**Directions**:
Copy out each line of the listing that has the word "registers" in it.

* * * * * * *

==> design/flow/design.v <==
module flopr(clock, reset, d, q);
    parameter WIDTH = 8;
    input clock; 
    input reset;
    input [WIDTH-1:0] d; 
    output reg [WIDTH-1:0] q;   
    always @(posedge clock, posedge reset)
        if (reset)
            q <= 0;
        else 
            q <= d;
endmodule
module adder(a, b, sum);
    input [31:0] a;
    input [31:0] b;
    output [31:0] sum;
    assign sum = a + b;
endmodule
module mux2(d0, d1, s, y);
    parameter WIDTH = 8;
    input [WIDTH-1:0] d0; 
    input [WIDTH-1:0] d1;
    input s;
    output [WIDTH-1:0] y;
    assign y = s ? d1 : d0;
endmodule
module mux3(d0, d1, d2, s, y);
    parameter WIDTH = 8;
    input [WIDTH-1:0] d0; 
    input [WIDTH-1:0] d1;
    input [WIDTH-1:0] d2;
    input [1:0] s;
    output [WIDTH-1:0] y;
    assign y = s[1] ? d2 : (s[0] ? d1 : d0);
endmodule
module mux8(d0, d1, d2, d3, d4, d5, d6, d7, s, y);
    parameter WIDTH = 8;
    input [WIDTH-1:0] d0;
    input [WIDTH-1:0] d1;
    input [WIDTH-1:0] d2;
    input [WIDTH-1:0] d3;
    input [WIDTH-1:0] d4;
    input [WIDTH-1:0] d5;
    input [WIDTH-1:0] d6;
    input [WIDTH-1:0] d7;
    input [2:0] s;
    output reg [WIDTH-1:0] y;
    always @*
        begin
            case(s)
                3'b000: y = d0;
                3'b001: y = d1;
                3'b010: y = d2;
                3'b011: y = d3;
                3'b100: y = d4;
                3'b101: y = d5;
                3'b110: y = d6;
                3'b111: y = d7;
                default: y = d0;
            endcase
        end
endmodule
module regfile(clock, write_enable, address_read_1, address_read_2, address_write, write_data, read_data_1, read_data_2);
    input clock;
    input write_enable;
    input [4:0] address_read_1;
    input [4:0] address_read_2;
    input [4:0] address_write;
    input [31:0] write_data;
    output [31:0] read_data_1;
    output [31:0] read_data_2;
    reg [31:0] registers[31:0];
    always @(posedge clock)
        begin
            if (write_enable) 
                registers[address_write] <= write_data;
        end
    assign read_data_1 = (address_read_1 != 0) ? registers[address_read_1] : 0;  
    assign read_data_2 = (address_read_2 != 0) ? registers[address_read_2] : 0;  
endmodule
module generate_immediate(instruction, immediate);
    input [31:0] instruction;
    output reg [31:0] immediate;
    always @*
        begin
            case(instruction[6:0])
                7'b0000011,                                                                                                      
                7'b0010011,                                                                                                      
                7'b1100111: immediate = {{20{instruction[31]}}, instruction[31:20]};                                             
                7'b0100011: immediate = {{20{instruction[31]}}, instruction[31:25], instruction[11:7]};                          
                7'b1100011: immediate = {{20{instruction[31]}}, instruction[7], instruction[30:25],  instruction[11:8], 1'b0};   
                7'b1101111: immediate = {{12{instruction[31]}}, instruction[19:12], instruction[20], instruction[30:21], 1'b0};  
                7'b0110111,                                                                                                      
                7'b0010111: immediate = {instruction[31:12], 12'b0};                                                             
                default: immediate = 32'bx;  
            endcase
        end
endmodule
module alu(src_A, src_B, ALU_control, ALU_result, zero);
    input [31:0] src_A;
    input [31:0] src_B;
    input [3:0] ALU_control;
    output reg [31:0] ALU_result;
    output zero;
    always @*
        case(ALU_control)
            4'b0000: ALU_result <= src_A + src_B;  
            4'b0001: ALU_result <= src_A - src_B;  
            4'b0010: ALU_result <= src_A & src_B;  
            4'b0011: ALU_result <= src_A | src_B;  
            4'b0100: ALU_result <= src_A ^ src_B;  
            4'b0101: ALU_result <= ($signed(src_A) < $signed(src_B)) ? 1 : 0;  
            4'b0110: ALU_result <= ($unsigned(src_A) < $unsigned(src_B)) ? 1 : 0;  
            4'b0111: ALU_result <= $signed(src_A) >>> src_B[4:0];  
            4'b1000: ALU_result <= $signed(src_A) >> src_B[4:0];  
            4'b1001: ALU_result <= $signed(src_A) << src_B[4:0];  
            default: ALU_result <= 32'd0;  
        endcase
    assign zero = (ALU_result == 0) ? 1 : 0;  
endmodule
module select_read(funct3, read_data_in, read_data_out);
    input [2:0] funct3;
    input [31:0] read_data_in;
    output reg [31:0] read_data_out;
    always @*
        begin
            case(funct3)
                3'b000: read_data_out = {{24{read_data_in[7]}}, read_data_in[7:0]};      
                3'b001: read_data_out = {{16{read_data_in[15]}}, read_data_in[15:0]};    
                3'b010: read_data_out = read_data_in;                                    
                3'b100: read_data_out = {24'b0, read_data_in[7:0]};                      
                3'b101: read_data_out = {16'b0, read_data_in[15:0]};                     
                default: read_data_out = 32'bx;  
            endcase
        end
endmodule
module main_decoder(opcode, funct3, reg_write, ALU_select, memory_control, result_select, branch, ALU_op, jump);
    input [6:0] opcode;
    input [2:0] funct3;
    output reg_write;
    output ALU_select;
    output [3:0] memory_control;
    output [2:0] result_select;
    output branch;
    output [1:0] ALU_op;
    output jump;
    reg [12:0] controls;
    assign {reg_write, ALU_select, memory_control, result_select, branch, ALU_op, jump} = controls;   
    always @*
        case(opcode)      
            7'b0000011:                                          
                case(funct3)
                    3'b000: controls = 13'b1_1_0010_001_0_00_0;      
                    3'b001: controls = 13'b1_1_0100_001_0_00_0;      
                    3'b010: controls = 13'b1_1_0000_001_0_00_0;      
                    3'b100: controls = 13'b1_1_1010_001_0_00_0;      
                    3'b101: controls = 13'b1_1_1100_001_0_00_0;      
                    default: controls = 13'bx_x_x_xxxx_xxx_xx_x;     
                endcase
            7'b0100011:
                case(funct3)
                    3'b000: controls = 13'b0_1_0011_000_0_00_0;      
                    3'b001: controls = 13'b0_1_0101_000_0_00_0;      
                    3'b010: controls = 13'b0_1_0001_000_0_00_0;      
                    default: controls = 13'bx_x_x_xxxx_xxx_xx_x;     
                endcase
            7'b0110011: controls = 13'b1_0_0000_000_0_10_0;          
            7'b0010111: controls = 13'b1_0_0000_100_0_00_0;          
            7'b0110111: controls = 13'b1_0_0000_011_0_00_0;          
            7'b1100011: controls = 13'b0_0_0000_000_1_01_0;          
            7'b0010011: controls = 13'b1_1_0000_000_0_10_0;          
            7'b1100111: controls = 13'b1_1_0000_010_0_00_1;          
            7'b1101111: controls = 13'b1_0_0000_010_0_00_1;          
            default:    controls = 13'bx_x_xxxx_xxx_x_xx_x;          
        endcase
endmodule
module alu_decoder(opcode_b5, funct3, funct7b5, ALU_op, ALU_control);
    input opcode_b5;
    input [2:0] funct3;
    input funct7b5;
    input [1:0] ALU_op;
    output reg [3:0] ALU_control;
    wire R_type_subtract;
    wire shift_arithemetic;
    assign R_type_subtract = funct7b5 & opcode_b5;  
    assign shift_arithemetic = funct7b5;  
    always @*
        case(ALU_op)
            2'b00: ALU_control = 3'b000;  
            2'b01:
                case(funct3)
                    3'b000: ALU_control = 4'b0001;  
                    3'b001: ALU_control = 4'b0001;  
                    3'b100: ALU_control = 4'b0101;  
                    3'b101: ALU_control = 4'b0101;  
                    3'b110: ALU_control = 4'b0110;  
                    3'b111: ALU_control = 4'b0110;  
                    default: ALU_control = 4'bxxxx;  
                endcase
            default:
                case(funct3)  
                    3'b000: 
                        begin
                            if (R_type_subtract)
                                ALU_control = 3'b001;  
                            else
                                ALU_control = 3'b000;  
                        end
                    3'b001: ALU_control = 4'b1001;  
                    3'b010: ALU_control = 4'b0101;  
                    3'b011: ALU_control = 4'b0110;  
                    3'b100: ALU_control = 4'b0100;  
                    3'b101:
                        begin
                            if(shift_arithemetic)
                                ALU_control = 4'b0111;  
                            else
                                ALU_control = 4'b1000;  
                        end
                    3'b110: ALU_control = 4'b0011;  
                    3'b111: ALU_control = 4'b0010;  
                    default: ALU_control = 4'bxxxx;  
                endcase
        endcase
endmodule
module controller(opcode, funct3, funct7b5, zero, result_select, memory_control, PC_select, ALU_select, reg_write, jump, ALU_control);
    input [6:0] opcode;
    input [2:0] funct3;  
    input funct7b5;
    input zero;
    output [2:0] result_select;
    output [3:0] memory_control;
    output reg [1:0] PC_select;
    output ALU_select;
    output reg_write;
    output jump;
    output [3:0] ALU_control;
    wire [1:0] ALU_op;
    wire branch;
    main_decoder main_decoder
    (
        opcode,              
        funct3,              
        reg_write,           
        ALU_select,          
        memory_control,      
        result_select,       
        branch,              
        ALU_op,              
        jump                 
    );
    alu_decoder alu_decoder
    (
        opcode[5],       
        funct3,          
        funct7b5,        
        ALU_op,          
        ALU_control      
    );
    always @*
        if(jump)
            case(opcode[3])
                1'b0: PC_select = 2'b10;             
                1'b1: PC_select = 2'b01;             
                default: PC_select = 2'b01;
            endcase
        else
            case(funct3)
                3'b000: PC_select = branch & zero;    
                3'b001: PC_select = branch & ~zero;   
                3'b100: PC_select = branch & ~zero;   
                3'b101: PC_select = branch & zero;    
                3'b110: PC_select = branch & ~zero;   
                3'b111: PC_select = branch & zero;    
                default: PC_select = 2'b00;
            endcase           
endmodule
module datapath(clock, reset, result_select, PC_select, ALU_select, reg_write, ALU_control, instruction, read_data, zero, PC, ALU_result, write_data);
    input clock;
    input reset;
    input [2:0] result_select;
    input [1:0] PC_select;
    input ALU_select;
    input reg_write;
    input [3:0] ALU_control;
    input [31:0] instruction;
    input [31:0] read_data;
    output zero;
    output [31:0] PC;
    output [31:0] ALU_result;
    output [31:0] write_data;
    wire [31:0] PC_next;
    wire [31:0] PC_plus4;
    wire [31:0] PC_target;
    wire [31:0] immediate;
    wire [31:0] src_A;
    wire [31:0] src_B;
    wire [31:0] read_data_out;
    wire [31:0] result;
    flopr #(32) pc_reg(clock, reset, PC_next, PC);
    adder pc_add4(PC, 32'd4, PC_plus4);
    adder pc_addbranch(PC, immediate, PC_target);
    mux3 #(32) pc_mux(PC_plus4, PC_target, ALU_result, PC_select, PC_next);
    regfile regfile(clock, reg_write, instruction[19:15], instruction[24:20], instruction[11:7], result, src_A, write_data);
    generate_immediate generate_immediate(instruction, immediate);
    mux2 #(32) src_B_mux(write_data, immediate, ALU_select, src_B);
    alu alu(src_A, src_B, ALU_control, ALU_result, zero);
    select_read select_read(instruction[14:12], read_data, read_data_out);
    mux8 #(32) result_mux(ALU_result, read_data_out, PC_plus4, immediate, PC_target, 32'hxxxxxxxx, 32'hxxxxxxxx, 32'hxxxxxxxx, result_select, result);
endmodule
module cpu(clock, reset, instruction, read_data, memory_control, PC, ALU_result, write_data);
    input clock;
    input reset;
    input [31:0] instruction;
    input [31:0] read_data;
    output [3:0] memory_control;
    output [31:0] PC;
    output [31:0] ALU_result;
    output [31:0] write_data;
    wire [1:0] PC_select;
    wire ALU_select; 
    wire reg_write;
    wire jump;
    wire zero;
    wire [2:0] result_select;
    wire [3:0] ALU_control;
    controller controller
    (
        instruction[6:0],        
        instruction[14:12],      
        instruction[30],         
        zero,                    
        result_select,           
        memory_control,          
        PC_select,               
        ALU_select,              
        reg_write,               
        jump,                    
        ALU_control              
    );
    datapath datapath
    (
        clock,                   
        reset,                   
        result_select,           
        PC_select,               
        ALU_select,              
        reg_write,               
        ALU_control,             
        instruction,             
        read_data,               
        zero,                    
        PC,                      
        ALU_result,              
        write_data               
    );
endmodule
==> design/flow/run.sh <==
#!/bin/bash
# the make line also repeats each setting of config.mk as NAME=value (left out here)
make -C /OpenROAD-flow-scripts/flow DESIGN_CONFIG=/design/flow/config.mk WORK_HOME=/design/flow/orfs CLKGATE_MAP_FILE= finish
==> design/flow/config.mk <==
export PLATFORM = sky130hd
export DESIGN_NAME = cpu
export DESIGN_NICKNAME = cpu
export VERILOG_FILES = /design/flow/design.v
export SDC_FILE = /design/flow/constraint.sdc
export NUM_CORES = 4
export LEC_CHECK = 0
export CAP_MARGIN = 20
export CELL_PAD_IN_SITES_GLOBAL_PLACEMENT = 1
export CORE_ASPECT_RATIO = 1.57
export CORE_MARGIN = 9
export CORE_UTILIZATION = 17
export CTS_CLUSTER_SIZE = 30
export GPL_ROUTABILITY_DRIVEN = 0
export GPL_TIMING_DRIVEN = 0
export MIN_ROUTING_LAYER = met1
export SETUP_SLACK_MARGIN = 0.9
export SLEW_MARGIN = 35
==> design/flow/constraint.sdc <==
create_clock -name core_clock -period 11.3 [get_ports {clock}]
set_input_delay 2.2600 -clock core_clock [delete_from_list [all_inputs] [get_ports {clock}]]
set_output_delay 2.2600 -clock core_clock [all_outputs]
set_load 0.01 [all_outputs]
==> flow_summary.yaml, run 1 <==
# flow metrics
status:
  outcome: "timing/DRC/antenna clean"
sta:
  tns_ns: 0
  setup_viol: 0
  period_used_pct: 97.4
  fin_crit_ns: 11.00
  fin_ws_ns: 0.297
  fin_skew_ns: 0.0723
  worst_pin_slew_ns: 1.08
  maxSlewHeadroom_pct: 27.8
  rsz0062_at_grt: "yes"
  fmax_ghz: 0.0909
  finalMaxSlewViolations: 0
  finalHoldViolations: 0
yosys:
  synth_area_um2: 62900
  aoi_share_pct: 11.9
  synthSimpleGateAreaFrac_pct: 7.74
  ys_sh_xor_pct: 0.919
  synth_chip_area_um2: 62900
  ys_warn_count: 9
  ff_type: "edfxtp_1"
  synth_cell_types: 119
  synth.avg_cell_area_um2: 13.8
  ys_ff: 1056
  async_reset_ff_share_pct: 3.03
  logic_family: "multiplexers"
  ys_seq_share_pct: 50.1
  ys_sh_mux_pct: 23.0
  synth.top_cell.area_share_pct: 48.9
  top_cells_by_area: "edfxtp_1 49%, mux4_2 19%, mux2i_1 2.8%"
  fp_nets: 4776
  edf_count: 1024
  yosys-top-cells-count: "1024 x edfxtp_1, 534 x mux4_2, 303 x nor2_1"
  post-synth-top-area-cell: "edfxtp_1"
  yosys_cells: 4575
  synthCells: 4575
  fa_ha_area_share_pct: 2.72
  synth_top_cell_by_count: "edfxtp_1"
detailed_routing:
  final_antenna_net_count: 0
  wire_per_inst_um: 35.8
  wl_um: 367000
  vias: 53600
  dr.first_iter.drc_count: 8025
  route.detailed.drc: 0
  via_per_inst: 5.23
  dr.pass1.iters: 11
min_path:
  whs_endpoint: "datapath.pc_reg.q[31]"
  hp-class: "reg -> reg"
  min_path_cells: 2
  worstHoldStart: "datapath.pc_reg.q[31]"
setup_path:
  endpoint: "ALU_result[29]"
  end_kind: "output pin"
  crit_start: "instruction[5]"
  cp.depth: 21
  rr_startpoint: "datapath.regfile.registers[23][1]"
  cp_data_arrival_time_ns: 8.74
  startpoint_type: "input port"
  cp.required_ns: 9.04
  worstPathMaxFanout: 11
  r2r_end: "datapath.pc_reg.q[14]"
  reg2reg_depth: 36
  ff2ff_setup_slack_ns: 2.50
  slowest_stage: "a311oi_4"
  slowest_delay_ns: 0.60
  crit_buf_inv: 8
  path_delay_family: "AND-OR/OR-AND gates"
  critPathKind: "in -> out"
  critical_path.cell_chain: "buf_2 > or3b_1 > clkbuf_2 > nor2_4 > nor2_1 > a221o_2 > nand2_8 > buf_12 > buf_2 > buf_4 > buf_4 > clkbuf_4 > mux2i_4 > mux2_2 > nor2_1 > a311oi_4 > nor3_1 > o21ai_0 > o2111ai_1 > a211o_4 > buf_6"
flow_run:
  warnings: 97
  drv_cap: 0
clocking:
  cts-root-buf: "clkbuf_16"
  htreeDepth: 3
  clock_path_buffers: 3
  cts_buffers: 92
  clk_pin_slew_ns: 0.08
  cts_tree: "built"
  worstSkewPairLatency_ns: 0.74
  ctsHoldBuffers: 0
  clock-sinks: 1056
pwr:
  switching_share_pct: 36.4
  combinationalPowerShare_pct: 35.4
  p_switching_mw: 4.57
  clock_power_mw: 3.47
  p_int_mw: 7.97
  p_seq_share_pct: 37.0
  power_density_nw_per_um2: 147
  power_mw: 12.5
  powerSeq_mw: 4.64
  p_leak_nw: 28.2
  maxPowerGroup: "registers"
  pwr-share-clk_pct: 27.7
  comb_power_mw: 4.43
  vdd_drop_max_mv: 0.126
floorplan:
  die_h_um: 780
  die_w_um: 504
  die-area_um2: 393000
  io_pins: 166
  fp.coreArea_um2: 368000
  fp_util_pct: 17.1
  row_count: 279
placed_design:
  io_buffers: 152
  post-dp-hpwl_um: 272000
  place_ws_ns: -4.58
global_routing:
  grt.total_usage_pct: 17.9
  overflow: 0
  grt_max_degree: 33
  grt_pass1_wl_um: 483000
  antenna_found_initial: 36
  first_global_vias: 52800
finish:
  syn_to_final_growth_pct: 35.4
  fin_util_pct: 23.1
  nets: 5441
## repair_timing
item / in CTS / in global routing
pin swaps: 99 / 73
endpoints found under the setup margin: 1028 / 63
gates resized: 802 / 229
buffers inserted: 123 / 81
cloned: 2 / 1
## per-stage QoR
step           hold WS (ns)  cell area [µm²]  cells
2_1_floorplan         0.638            62900   4575
3_3_place_gp          0.659            70600   9644
3_5_place_dp          0.675            75900   9849
4_1_cts               0.689            83400  10100
5_1_grt               0.718            85100  10200
6_report              0.718            85200  10300
## layout make-up
type                            count  area, µm²
Antenna cell                       25       62.6
Buffer                            356       3680
Fill cell                       38400     283000
Inverter                          132        529
Clock buffer                      105       2350
Timing Repair Buffer              571       8010
Sequential cell                  1056      31600
Multi-Input combinational cell   3031      32000
Tap cell                         4917       6150
Clock inverter                     66        836
## routing by layer
layer	wire length, µm	global-route usage (%)
met1	104000	16.4
met2	168000	29.0
met3	41400	6.51
met4	54100	19.6
met5	131	0.159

* * * * * * *

**Answer section**:
    reg [31:0] registers[31:0];
                registers[address_write] <= write_data;
    assign read_data_1 = (address_read_1 != 0) ? registers[address_read_1] : 0;  
    assign read_data_2 = (address_read_2 != 0) ? registers[address_read_2] : 0;  
  rr_startpoint: "datapath.regfile.registers[23][1]"
  maxPowerGroup: "registers"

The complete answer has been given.